Le problème, pour Free, c'est que cette argumentation est aujourd'hui reprise intégralement par Arnaud Montebourg, dans une interview à Challenges. Interrogé sur les pertes d'emplois liées à Free, le ministre du redressement productif estime qu "l'hémorragie d'emplois a déjà commencé. Notamment dans les réseaux de boutiques de téléphonie". Et de tirer à boulet rouge sur l'Arcep, qui "s'intéresse exclusivement à la concurrence sans limite" avant de préciser: "Pour le gouvernement, la concurrence doit trouver sa limite dans la préservation de l'emploi." Des déclarations d'autant plus marquantes qu'Arnaud Montebourg opère un virage à 180 degrés par rapport à un twitt du mois de janvier dans lequel il déclarait: "Xavier Niel vient de faire avec son forfait illimité plus pour le pouvoir d'achat des Français que Nicolas Sarkozy en cinq ans". De quoi pousser le patron d'Iliad à répondre point à point à ses accusateurs...

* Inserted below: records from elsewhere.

`src/design/mem_region_pkg.sv`:
```
`default_nettype none

package mem_region_pkg;

  // Word address widths of the two RAMs
  localparam int INSTR_ADDR_WIDTH = 12;
  localparam int DATA_ADDR_WIDTH  = 11;

  // Region selects on address bits 31:24
  localparam logic [7:0] INSTR_BASE = 8'h1C;
  localparam logic [7:0] DATA_BASE  = 8'h10;

  // Request as driven by the core or an external bus port
  typedef struct packed {
    logic        req;
    logic        we;
    logic [3:0]  be;
    logic [31:0] addr;
    logic [31:0] wdata;
  } mem_req_t;

  // Response back towards the requester
  typedef struct packed {
    logic        gnt;
    logic        rvalid;
    logic [31:0] rdata;
  } mem_rsp_t;

endpackage

`default_nettype wire
```
`src/design/data_demux.sv`:
```
`timescale 1ns/1ps
`default_nettype none

module data_demux (
  input  wire                       clk,
  input  wire                       rst_n,
  input  mem_region_pkg::mem_req_t  core_req_i,
  output mem_region_pkg::mem_rsp_t  core_rsp_o,
  output mem_region_pkg::mem_req_t  ram_req_o,
  input  mem_region_pkg::mem_rsp_t  ram_rsp_i,
  output mem_region_pkg::mem_req_t  ext_req_o,
  input  mem_region_pkg::mem_rsp_t  ext_rsp_i
);

  typedef enum logic {
    TGT_RAM,
    TGT_EXT
  } target_e;

  target_e tgt_q;
  target_e tgt_d;
  logic    sel_ram;
  logic    gnt;

  assign sel_ram = (core_req_i.addr[31:24] == mem_region_pkg::DATA_BASE);

  // Same payload on both sides, only one req strobe set
  always_comb
  begin
    ram_req_o     = core_req_i;
    ext_req_o     = core_req_i;
    ram_req_o.req = core_req_i.req && sel_ram;
    ext_req_o.req = core_req_i.req && !sel_ram;
  end

  // Grant follows the address decode of the live request
  assign gnt = core_req_i.req && (sel_ram ? ram_rsp_i.gnt : ext_rsp_i.gnt);

  always_comb
  begin
    tgt_d = tgt_q;
    if (gnt)
      tgt_d = sel_ram ? TGT_RAM : TGT_EXT;
  end

  always_ff @(posedge clk or negedge rst_n)
  begin
    if (!rst_n)
      tgt_q <= TGT_RAM;
    else
      tgt_q <= tgt_d;
  end

  // Response comes from whoever took the last grant
  always_comb
  begin
    core_rsp_o.gnt = gnt;
    if (tgt_q == TGT_EXT)
    begin
      core_rsp_o.rvalid = ext_rsp_i.rvalid;
      core_rsp_o.rdata  = ext_rsp_i.rdata;
    end
    else
    begin
      core_rsp_o.rvalid = ram_rsp_i.rvalid;
      core_rsp_o.rdata  = ram_rsp_i.rdata;
    end
  end

endmodule

`default_nettype wire

```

Contre-attaque sur l'emploi et les dividendes
Xavier Niel affirme ainsi que la chute des emplois dans le secteur est antérieure à Free Mobile : ils sont passés selon lui de 156.000 en 1998 à 124.000 en 2009, avant d'augmenter légèrement depuis. Et ce malgré l'attribution d'une quatrième licence. Il met en balance les 1500 emplois créés dans sa branche mobile. De même, il note que la délocalisation des centres d'appels a commencé depuis plusieurs années mais que, contrairement à cette tendance, Free est passé depuis 2008 de un à cinq centres installés en France, avec des effectifs quintuplés. Enfin, il attribue la baisse des effectifs dans les boutiques de téléphonie - que souligne le ministre - à "la concurrence des réseaux de distribution physiques des opérateurs".